I’m imagining all the possible reactions I’ll get for this particular posting (if any) but here goes nothing:
Whenever a major political event goes on in the world, the virtual world is put through a frenzy of bold, patriotic status updates, heated Facebook debates, and the occasional meme to provide some comic relief. This was definitely true of the 2012 presidential election, and the same goes for this week when the Supreme Court struck down DOMA.
I’m not writing this week to highlight the importance of equality, though it may seem that way. I even considered titling this week’s musings “Don’t H8, Appreciate,” but ultimately decided against it, as to keep the writing from sounding too one-sided. What I will do is reflect on the importance of maintaining respect or “appreciation” for your fellow humans whether you are for or against gay marriage.
If I have learned anything in the past few years, it is that tolerance is a two-way street. I’d like to think that one day we can live in a world where everyone can have an opinion, and be tolerant of opposing views without resorting to calling those whose views differ “ignorant Neanderthals” when their backs are turned (or even when they’re not).
I’m not the biggest philosophy fan, but I am rather fond of what Aristotle had to say about keeping an open mind – “It is the mark of an educated mind to be able to entertain a thought without accepting it.”
I grew up in a conservative Christian home. But I am not conservative myself – nor am I liberal. I am however, open-minded. Vague? Perhaps. But to me, it’s perfect sense.
That said, a lot of people assumed (and maybe still do assume) unfair things about me as well as some of my friends based on our upbringing. They assumed that the only type of music I listened to was “Jesus music” (hipsta, please), they assumed that I was a judgmental stick in the mud, and they assumed that I hated homosexuals, though I never acted in a way that indicated such.
Don’t assume. You know what they say about people who assume…it makes a complete ASS out of U and ME (but mostly U).
That last assumption was incredibly hurtful. Like I said before, tolerance is a two-way street. I tolerated it when people unconsciously offended me when they referred to all Christians as “awful gay-haters” during the height of the Prop 8 legislation. I deal with it, but it doesn’t mean it doesn’t bother me. When you blatantly categorize me among those “awful gay-haters” without even knowing my story, that makes you the intolerant one. Not fun, is it?
Allow me to clear the air. I’m not a homophobe. At all. I might get some backlash for this later, but I believe that people should marry whomever they want to marry. I don’t care whether or not you believe in equal marriage. What may be right for you personally doesn’t justify it being forced on everyone else; the only “right” that really matters is the right for each to choose for themselves, so long as no one is getting hurt.

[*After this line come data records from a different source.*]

### src/rtl/envelope_stream_sink.sv
// Envelope-chain AXI-Stream sink: captures FRAME_LEN samples into a FIFO for the core to pop.
// Optional macro ENV_SINK_DROP_EN: never backpressure in CAPTURE; drop on full and flag overflow.
module envelope_stream_sink #(
  parameter int DATA_W    = 32,
  parameter int DEPTH     = 64,
  parameter int FRAME_LEN = 320
) (
  input  logic                     CLK,
  input  logic                     RST,
  input  logic [DATA_W-1:0]        s_axis_data_tdata,
  input  logic                     s_axis_data_tvalid,
  output logic                     s_axis_data_tready,
  input  logic                     start,
  input  logic                     rd_en,
  output logic [DATA_W-1:0]        rd_data,
  output logic                     rd_valid,
  output logic [$clog2(DEPTH):0]   level,
  output logic                     busy,
  output logic                     frame_done,
  output logic                     done_pulse,
  output logic                     overflow
);
  localparam int AW = $clog2(DEPTH);
  localparam logic [15:0]   LAST_CNT = 16'(FRAME_LEN - 1);
  localparam logic [AW:0]   FULL_LVL = (AW+1)'(DEPTH);

  typedef enum logic [1:0] {IDLE, CAPTURE, DONE} state_t;

  state_t            state_q;
  logic [DATA_W-1:0] mem_q [DEPTH];
  logic [AW-1:0]     wr_ptr_q, rd_ptr_q;
  logic [AW:0]       level_q, level_d;
  logic [15:0]       cnt_q;
  logic [DATA_W-1:0] rd_data_q;
  logic              rd_valid_q, busy_q, frame_done_q, done_pulse_q, overflow_q;

  logic full, cap_xfer, push, pop, last;

  // tready is a function of registered state only
  assign full = (level_q == FULL_LVL);
`ifdef ENV_SINK_DROP_EN
  assign s_axis_data_tready = 1'b1;
`else
  assign s_axis_data_tready = !((state_q == CAPTURE) && full);
`endif

  assign cap_xfer = s_axis_data_tvalid && s_axis_data_tready && (state_q == CAPTURE) && !start;
  assign push     = cap_xfer && !full;
  assign pop      = rd_en && (level_q != '0);
  assign last     = cap_xfer && (cnt_q == LAST_CNT);

  always_comb begin
    level_d = level_q;
    if (push && !pop)      level_d = level_q + 1'b1;
    else if (pop && !push) level_d = level_q - 1'b1;
  end

  always_ff @(posedge CLK) begin
    if (push) mem_q[wr_ptr_q] <= s_axis_data_tdata;
  end

  always_ff @(posedge CLK) begin
    if (RST) begin
      state_q      <= IDLE;
      wr_ptr_q     <= '0;
      rd_ptr_q     <= '0;
      level_q      <= '0;
      cnt_q        <= '0;
      rd_data_q    <= '0;
      rd_valid_q   <= 1'b0;
      busy_q       <= 1'b0;
      frame_done_q <= 1'b0;
      done_pulse_q <= 1'b0;
      overflow_q   <= 1'b0;
    end else begin
      rd_valid_q   <= pop;
      done_pulse_q <= 1'b0;
      if (pop) begin
        rd_data_q <= mem_q[rd_ptr_q];
        rd_ptr_q  <= rd_ptr_q + 1'b1;
      end
      if (start) begin
        // flush wins over any concurrent push/pop bookkeeping
        state_q      <= CAPTURE;
        busy_q       <= 1'b1;
        frame_done_q <= 1'b0;
        wr_ptr_q     <= '0;
        rd_ptr_q     <= '0;
        level_q      <= '0;
        cnt_q        <= '0;
        overflow_q   <= 1'b0;
      end else begin
        level_q <= level_d;
        if (push)     wr_ptr_q <= wr_ptr_q + 1'b1;
        if (cap_xfer) cnt_q    <= cnt_q + 1'b1;
`ifdef ENV_SINK_DROP_EN
        if (cap_xfer && full) overflow_q <= 1'b1;
`endif
        if (last) begin
          state_q      <= DONE;
          busy_q       <= 1'b0;
          frame_done_q <= 1'b1;
          done_pulse_q <= 1'b1;
        end
      end
    end
  end

  assign rd_data    = rd_data_q;
  assign rd_valid   = rd_valid_q;
  assign level      = level_q;
  assign busy       = busy_q;
  assign frame_done = frame_done_q;
  assign done_pulse = done_pulse_q;
  assign overflow   = overflow_q;
endmodule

The seemingly automatic assumption that anyone even remotely associate with the church must hate the gay community is such an ignorant one. Truth be told, I don’t really like to disclose my religious affiliations sometimes because I hate all the preconceived notions that come with it. Just like how a gay person doesn’t want to be prejudged based on their sexual orientation, I don’t want to be prejudged either. I mean, it’s obviously not the same thing, but you get my point.

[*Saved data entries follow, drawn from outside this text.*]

--- config.mk ---
export PLATFORM = sky130hd
export DESIGN_NAME = button_debouncer
export DESIGN_NICKNAME = d
export VERILOG_FILES = /design/src/rtl/debounce_pkg.sv /design/src/rtl/debounce_channel.sv /design/src/rtl/button_debouncer.sv
export SDC_FILE = /design/constraint.sdc
export NUM_CORES = 1
export LEC_CHECK = 0
export CORE_MARGIN = 3
export CORE_UTILIZATION = 60
export DETAILED_ROUTE_END_ITERATION = 10
export PLACE_DENSITY = 0.78
export SYNTH_ARGS = -nofsm -noshare
export SYNTH_HDL_FRONTEND = slang
export SYNTH_HIERARCHICAL = 1
export SYNTH_SLANG_ARGS = --single-unit
--- constraint.sdc ---
create_clock -name clk -period 5.56 [get_ports clk]
set_input_delay 1.112 -clock clk [delete_from_list [all_inputs] [get_ports clk]]
set_output_delay 1.112 -clock clk [all_outputs]
set_load 0.01 [all_outputs]
--- src/rtl/debounce_pkg.sv ---
// Shared types and sizing helpers for the push-button debouncer.
package debounce_pkg;

    typedef enum logic [1:0] {
        S_LOW  = 2'd0,
        S_RISE = 2'd1,
        S_HIGH = 2'd2,
        S_FALL = 2'd3
    } deb_state_t;

    // Counter only ever reaches cycles-1, but sizing for cycles keeps the compare constant in range.
    function automatic int cnt_width(input int cycles);
        return $clog2(cycles + 1);
    endfunction

endpackage

--- src/rtl/debounce_channel.sv ---
// One channel: synchroniser chain followed by a stable-run qualifier FSM.
module debounce_channel
    import debounce_pkg::*;
#(
    parameter int SYNC_STAGES     = 2,
    parameter int DEBOUNCE_CYCLES = 1_000_000
) (
    input  logic clk,
    input  logic reset,
    input  logic in_raw,
    output logic out_level,
    output logic busy
);

    localparam int              CW       = cnt_width(DEBOUNCE_CYCLES);
    localparam logic [CW-1:0]   CNT_LAST = CW'(DEBOUNCE_CYCLES - 1);

    logic [SYNC_STAGES-1:0] sync_q, sync_d;
    deb_state_t             state_q, state_d;
    logic [CW-1:0]          cnt_q, cnt_d;
    logic                   out_q, out_d;
    logic                   busy_q, busy_d;
    logic                   sync;

    always_comb begin
        sync_d = {sync_q[SYNC_STAGES-2:0], in_raw};
        sync   = sync_q[SYNC_STAGES-1];
    end

    always_comb begin
        state_d = state_q;
        cnt_d   = cnt_q;
        unique case (state_q)
            S_LOW: begin
                if (sync) begin
                    state_d = S_RISE;
                    cnt_d   = CW'(1);
                end
            end
            S_RISE: begin
                if (!sync) begin
                    state_d = S_LOW;
                    cnt_d   = '0;
                end else if (cnt_q == CNT_LAST) begin
                    state_d = S_HIGH;
                    cnt_d   = '0;
                end else begin
                    cnt_d = cnt_q + CW'(1);
                end
            end
            S_HIGH: begin
                if (!sync) begin
                    state_d = S_FALL;
                    cnt_d   = CW'(1);
                end
            end
            S_FALL: begin
                if (sync) begin
                    state_d = S_HIGH;
                    cnt_d   = '0;
                end else if (cnt_q == CNT_LAST) begin
                    state_d = S_LOW;
                    cnt_d   = '0;
                end else begin
                    cnt_d = cnt_q + CW'(1);
                end
            end
            default: begin
                state_d = S_LOW;
                cnt_d   = '0;
            end
        endcase
    end

    // Outputs are decoded from the next state and registered alongside it, so they track state_q exactly.
    always_comb begin
        out_d  = (state_d == S_HIGH) || (state_d == S_FALL);
        busy_d = (state_d == S_RISE) || (state_d == S_FALL);
    end

    always_ff @(posedge clk) begin
        if (!reset) begin
            sync_q  <= '0;
            state_q <= S_LOW;
            cnt_q   <= '0;
            out_q   <= 1'b0;
            busy_q  <= 1'b0;
        end else begin
            sync_q  <= sync_d;
            state_q <= state_d;
            cnt_q   <= cnt_d;
            out_q   <= out_d;
            busy_q  <= busy_d;
        end
    end

    assign out_level = out_q;
    assign busy      = busy_q;

endmodule

--- src/rtl/button_debouncer.sv ---
// Multi-channel synchroniser + debouncer; channels are fully independent.
module button_debouncer
    import debounce_pkg::*;
#(
    parameter int N_INPUTS        = 1,
    parameter int SYNC_STAGES     = 2,
    parameter int DEBOUNCE_CYCLES = 1_000_000
) (
    input  logic                clk,
    input  logic                reset,
    input  logic [N_INPUTS-1:0] in_raw,
    output logic [N_INPUTS-1:0] out_level,
    output logic [N_INPUTS-1:0] busy
);

    for (genvar i = 0; i < N_INPUTS; i++) begin : g_ch
        debounce_channel #(
            .SYNC_STAGES     (SYNC_STAGES),
            .DEBOUNCE_CYCLES (DEBOUNCE_CYCLES)
        ) u_ch (
            .clk       (clk),
            .reset     (reset),
            .in_raw    (in_raw[i]),
            .out_level (out_level[i]),
            .busy      (busy[i])
        );
    end

endmodule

For example…I was completely and utterly mortified when the Westboro Baptist Church held a protest at a military funeral, claiming “God hates fags!” amongst other things I’d rather not repeat. Talk about a major face palm. The God I identify with doesn’t hate anyone, and certainly wouldn’t use derogatory terms like that. Not to go all Bob Marley-reggae on you, but I was taught to love (“and be alright!”).

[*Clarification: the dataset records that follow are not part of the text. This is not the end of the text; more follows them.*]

--- config.mk ---
export PLATFORM = sky130hd
export DESIGN_NAME = fir_cfg_loader
export DESIGN_NICKNAME = d
export VERILOG_FILES = /design/src/rtl/fir_pkg.sv /design/src/rtl/fir_smp_gate.sv /design/src/rtl/fir_cfg_loader.sv
export SDC_FILE = /design/constraint.sdc
export NUM_CORES = 1
export LEC_CHECK = 0
export BUFFER_PORTS_ARGS = -buffer_cell sky130_fd_sc_hd__buf_2
export CORE_ASPECT_RATIO = 0.8
export CORE_MARGIN = 2
export CORE_UTILIZATION = 53
export DETAILED_ROUTE_END_ITERATION = 6
export PLACE_DENSITY = 0.81
export SYNTH_ARGS = -nofsm -noshare
export SYNTH_HDL_FRONTEND = slang
export SYNTH_HIERARCHICAL = 1
export SYNTH_SLANG_ARGS = --single-unit
--- constraint.sdc ---
create_clock -name clk -period 3 [get_ports clk]
set_input_delay 0.6 -clock clk [delete_from_list [all_inputs] [get_ports clk]]
set_output_delay 0.6 -clock clk [all_outputs]
set_load 0.005 [all_outputs]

I can’t stand homophobes. It shouldn’t matter what your belief system is, no one deserves to be on the receiving end of hate. My heart breaks every time I hear yet another story of a gay student committing suicide due to bullying, or even when I hear someone speaking disrespectfully about a guy who happens to have a preference for other guys.
During dead week last semester, I decided to procrastinate via internet because let’s be honest, it’s so easy to do. One of my friends had put up a video link entitled “Love is All You Need,” a short film in which there was a bit of role reversal, and being gay was the norm whereas being straight was not. Go look it up on YouTube. I cried, which I almost never do.
Straight, gay, lesbian, bi, whatever you are, it doesn’t matter to me. And it shouldn’t matter to you either and how you treat people. Unless you’re seeking out a potential mate, of course.